Police officer who killed Phoenix man won’t face charges
PHOENIX (AP) — Prosecutors have declined to file criminal charges against a Phoenix police officer who fatally shot a man in the back eight months ago at an apartment complex where a neighbor had reported the man and his girlfriend were arguing loudly.
Maricopa County Attorney Allister Adel said Friday that Officer Jeff Cooke wouldn’t face charges in the May 21 death of Ryan Whitaker because prosecutors can’t prove the officer’s decision to use deadly force was unreasonable.
The shooting occurred after police received a domestic dispute call, though Whitaker’s girlfriend said they weren’t fighting and instead were being loud as they played a video game.
When officers arrived, authorities said, Whitaker answered the door with a handgun in his hand, prompting another officer to draw his weapon and prepare to fire. Meanwhile, Cooke saw Whitaker move his gun to his side and believed Whitaker was going to point the gun at the other officer, so Cooke opened fire, Adel wrote.

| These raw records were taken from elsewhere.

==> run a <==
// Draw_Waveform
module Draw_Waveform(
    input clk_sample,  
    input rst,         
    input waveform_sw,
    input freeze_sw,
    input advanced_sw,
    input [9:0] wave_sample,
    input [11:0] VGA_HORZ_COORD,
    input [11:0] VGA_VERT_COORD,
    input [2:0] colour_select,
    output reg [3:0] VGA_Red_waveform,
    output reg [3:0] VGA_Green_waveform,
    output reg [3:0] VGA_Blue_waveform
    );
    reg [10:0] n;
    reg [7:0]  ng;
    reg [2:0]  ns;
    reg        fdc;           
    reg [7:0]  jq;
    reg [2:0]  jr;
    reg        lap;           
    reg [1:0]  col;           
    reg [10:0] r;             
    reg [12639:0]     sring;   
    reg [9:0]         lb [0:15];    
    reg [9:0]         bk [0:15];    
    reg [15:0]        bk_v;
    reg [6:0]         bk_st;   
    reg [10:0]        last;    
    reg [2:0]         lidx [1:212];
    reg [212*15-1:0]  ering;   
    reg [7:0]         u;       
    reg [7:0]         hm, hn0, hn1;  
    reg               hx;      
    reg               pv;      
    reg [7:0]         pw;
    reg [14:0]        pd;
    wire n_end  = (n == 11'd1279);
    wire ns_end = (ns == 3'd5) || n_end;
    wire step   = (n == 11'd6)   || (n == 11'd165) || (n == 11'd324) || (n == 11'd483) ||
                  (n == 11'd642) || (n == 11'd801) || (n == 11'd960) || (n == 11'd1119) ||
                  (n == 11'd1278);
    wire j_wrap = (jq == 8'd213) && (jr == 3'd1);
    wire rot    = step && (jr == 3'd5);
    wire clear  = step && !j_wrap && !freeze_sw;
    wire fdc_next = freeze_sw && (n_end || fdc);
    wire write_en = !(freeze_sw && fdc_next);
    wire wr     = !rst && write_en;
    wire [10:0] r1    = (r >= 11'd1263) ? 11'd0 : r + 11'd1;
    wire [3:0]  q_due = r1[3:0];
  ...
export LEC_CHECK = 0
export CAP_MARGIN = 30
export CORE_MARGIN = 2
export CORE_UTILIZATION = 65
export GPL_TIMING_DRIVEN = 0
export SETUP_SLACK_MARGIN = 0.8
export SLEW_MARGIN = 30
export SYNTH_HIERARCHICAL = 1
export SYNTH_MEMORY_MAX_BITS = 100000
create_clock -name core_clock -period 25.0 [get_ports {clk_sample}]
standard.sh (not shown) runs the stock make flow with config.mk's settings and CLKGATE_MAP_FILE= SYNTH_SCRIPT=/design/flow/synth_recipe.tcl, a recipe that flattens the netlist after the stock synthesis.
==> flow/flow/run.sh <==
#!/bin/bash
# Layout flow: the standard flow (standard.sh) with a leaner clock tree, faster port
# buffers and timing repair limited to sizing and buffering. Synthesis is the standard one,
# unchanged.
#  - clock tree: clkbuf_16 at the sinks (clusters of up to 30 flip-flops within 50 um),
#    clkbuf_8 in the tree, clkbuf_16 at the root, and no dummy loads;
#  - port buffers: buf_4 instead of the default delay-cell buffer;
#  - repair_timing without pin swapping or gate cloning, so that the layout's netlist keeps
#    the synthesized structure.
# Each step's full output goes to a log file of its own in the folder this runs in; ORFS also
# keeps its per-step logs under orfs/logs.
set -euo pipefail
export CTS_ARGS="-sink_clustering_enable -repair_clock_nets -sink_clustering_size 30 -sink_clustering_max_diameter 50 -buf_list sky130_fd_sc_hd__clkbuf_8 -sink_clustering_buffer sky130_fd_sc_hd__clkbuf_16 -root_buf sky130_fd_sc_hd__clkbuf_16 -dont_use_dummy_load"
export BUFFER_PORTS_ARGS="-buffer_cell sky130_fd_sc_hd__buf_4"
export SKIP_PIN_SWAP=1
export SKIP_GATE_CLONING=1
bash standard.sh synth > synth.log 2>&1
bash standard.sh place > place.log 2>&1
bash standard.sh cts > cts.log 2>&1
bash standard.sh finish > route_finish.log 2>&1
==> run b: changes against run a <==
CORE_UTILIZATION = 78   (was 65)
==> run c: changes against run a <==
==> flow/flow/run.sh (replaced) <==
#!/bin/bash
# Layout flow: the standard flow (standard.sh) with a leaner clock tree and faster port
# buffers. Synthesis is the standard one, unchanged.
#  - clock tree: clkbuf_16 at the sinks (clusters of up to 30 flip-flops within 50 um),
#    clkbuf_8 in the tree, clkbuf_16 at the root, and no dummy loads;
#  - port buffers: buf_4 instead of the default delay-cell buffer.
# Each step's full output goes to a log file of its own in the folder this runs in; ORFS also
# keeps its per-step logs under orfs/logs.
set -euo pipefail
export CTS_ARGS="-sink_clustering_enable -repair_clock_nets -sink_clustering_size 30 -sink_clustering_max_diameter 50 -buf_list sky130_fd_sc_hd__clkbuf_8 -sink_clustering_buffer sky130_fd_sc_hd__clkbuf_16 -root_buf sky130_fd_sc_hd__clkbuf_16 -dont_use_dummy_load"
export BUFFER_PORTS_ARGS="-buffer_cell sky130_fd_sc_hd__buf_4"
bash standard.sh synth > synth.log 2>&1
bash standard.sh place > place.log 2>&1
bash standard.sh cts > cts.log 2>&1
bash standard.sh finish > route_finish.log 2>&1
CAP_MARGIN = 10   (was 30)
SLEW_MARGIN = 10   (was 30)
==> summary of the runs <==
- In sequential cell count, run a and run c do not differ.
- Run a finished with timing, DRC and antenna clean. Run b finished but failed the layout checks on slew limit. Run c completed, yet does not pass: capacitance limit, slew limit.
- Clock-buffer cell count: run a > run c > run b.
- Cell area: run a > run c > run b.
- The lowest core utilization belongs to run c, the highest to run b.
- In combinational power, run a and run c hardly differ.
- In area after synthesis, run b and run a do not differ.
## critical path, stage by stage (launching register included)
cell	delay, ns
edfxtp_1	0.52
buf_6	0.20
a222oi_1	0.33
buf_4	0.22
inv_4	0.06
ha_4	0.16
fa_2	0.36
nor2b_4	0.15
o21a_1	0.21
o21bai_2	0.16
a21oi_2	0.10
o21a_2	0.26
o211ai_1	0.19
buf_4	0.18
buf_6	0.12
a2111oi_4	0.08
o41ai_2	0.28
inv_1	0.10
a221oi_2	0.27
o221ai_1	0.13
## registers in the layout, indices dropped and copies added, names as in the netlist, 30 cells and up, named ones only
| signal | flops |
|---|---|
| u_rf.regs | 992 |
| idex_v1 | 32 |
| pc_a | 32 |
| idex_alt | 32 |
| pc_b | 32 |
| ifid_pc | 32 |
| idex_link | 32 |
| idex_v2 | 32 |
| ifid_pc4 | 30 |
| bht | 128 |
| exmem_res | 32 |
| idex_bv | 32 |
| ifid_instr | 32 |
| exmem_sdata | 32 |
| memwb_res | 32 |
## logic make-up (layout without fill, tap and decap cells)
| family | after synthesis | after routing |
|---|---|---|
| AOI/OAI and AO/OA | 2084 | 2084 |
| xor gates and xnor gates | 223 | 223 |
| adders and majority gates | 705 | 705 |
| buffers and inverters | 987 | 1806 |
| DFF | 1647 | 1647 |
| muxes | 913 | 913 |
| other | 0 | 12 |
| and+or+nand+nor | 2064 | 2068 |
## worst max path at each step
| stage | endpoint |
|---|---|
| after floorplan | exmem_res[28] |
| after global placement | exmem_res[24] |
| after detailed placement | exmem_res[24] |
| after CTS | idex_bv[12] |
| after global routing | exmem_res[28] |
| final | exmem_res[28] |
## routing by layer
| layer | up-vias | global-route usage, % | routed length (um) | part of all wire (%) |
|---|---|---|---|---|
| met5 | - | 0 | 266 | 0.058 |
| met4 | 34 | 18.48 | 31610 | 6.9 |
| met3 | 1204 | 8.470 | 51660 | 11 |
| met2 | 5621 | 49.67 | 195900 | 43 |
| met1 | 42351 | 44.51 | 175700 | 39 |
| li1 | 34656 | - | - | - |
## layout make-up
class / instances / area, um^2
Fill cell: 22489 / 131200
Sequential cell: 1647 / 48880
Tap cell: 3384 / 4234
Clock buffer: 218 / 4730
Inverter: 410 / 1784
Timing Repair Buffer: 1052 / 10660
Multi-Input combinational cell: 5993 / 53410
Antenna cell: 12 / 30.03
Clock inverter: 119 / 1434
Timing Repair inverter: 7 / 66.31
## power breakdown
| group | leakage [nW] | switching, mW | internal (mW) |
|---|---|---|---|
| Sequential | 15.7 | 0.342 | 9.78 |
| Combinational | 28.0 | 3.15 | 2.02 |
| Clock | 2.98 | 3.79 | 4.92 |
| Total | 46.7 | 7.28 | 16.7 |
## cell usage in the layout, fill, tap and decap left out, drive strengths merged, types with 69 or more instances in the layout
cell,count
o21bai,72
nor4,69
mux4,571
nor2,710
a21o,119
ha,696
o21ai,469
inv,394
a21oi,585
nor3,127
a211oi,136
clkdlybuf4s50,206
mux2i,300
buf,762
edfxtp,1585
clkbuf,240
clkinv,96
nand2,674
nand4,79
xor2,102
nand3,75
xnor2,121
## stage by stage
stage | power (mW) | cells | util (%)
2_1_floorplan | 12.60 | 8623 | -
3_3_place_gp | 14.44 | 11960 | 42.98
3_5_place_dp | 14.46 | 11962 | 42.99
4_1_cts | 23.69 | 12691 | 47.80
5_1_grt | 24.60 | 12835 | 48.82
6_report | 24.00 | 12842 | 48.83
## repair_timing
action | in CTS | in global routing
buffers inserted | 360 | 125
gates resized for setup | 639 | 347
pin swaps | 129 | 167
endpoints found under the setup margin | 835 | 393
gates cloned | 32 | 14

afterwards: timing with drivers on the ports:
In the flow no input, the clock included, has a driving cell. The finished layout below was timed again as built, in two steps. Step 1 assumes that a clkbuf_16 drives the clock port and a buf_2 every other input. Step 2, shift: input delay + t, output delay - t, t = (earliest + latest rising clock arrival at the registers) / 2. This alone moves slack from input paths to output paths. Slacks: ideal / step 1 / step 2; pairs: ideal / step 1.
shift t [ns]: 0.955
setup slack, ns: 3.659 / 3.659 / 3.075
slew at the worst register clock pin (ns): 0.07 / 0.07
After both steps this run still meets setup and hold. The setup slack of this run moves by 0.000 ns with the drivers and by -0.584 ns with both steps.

Adel said it appeared Whitaker was moving his gun to put it down and raise his hands and wasn’t a threat. She also said there was no evidence of a physical fight between Whitaker and his girlfriend. The prosecutor also said Whitaker lawfully owned the gun and didn’t violate any laws in his response to the knock on his door from police.
Adel said the key question was whether Cooke’s belief that the other officer was going to be harmed was reasonable based on everything Cooke knew at the time.
The prosecutor said Cooke was responding to what he thought was a domestic violence call. Once Cooke saw the gun in Whitaker’s hand, the officer believed “he did not have the luxury of letting the scenario play out a few more seconds to see what might happen next,” Adel wrote.
Adel said it was reasonable for officers to conclude Whitaker, when coming out of his apartment with a gun in hand, meant to harm the officers. “Officer Cooke’s conclusion, while inaccurate in hindsight, was not unreasonable in the moment and was, therefore, not a crime,” Adel wrote.
The Phoenix City Council voted in December to approve a $3 million settlement with Whitaker’s family.
Whitaker’s father, Alan Whitaker, said Friday was a sad day for his family. “No one will be accountable, change will not happen,” Whitaker said in a statement. Cooke still works for the Phoenix Police Department in a non-enforcement position.
“We recognize these decisions are not easy, any loss of life is a tragedy, but we agree with the decision by the Maricopa County attorney to not seek criminal charges against the officer in this case,” said Michael “Britt” London, president of the Phoenix Law Enforcement Association, a union representing Phoenix police officers.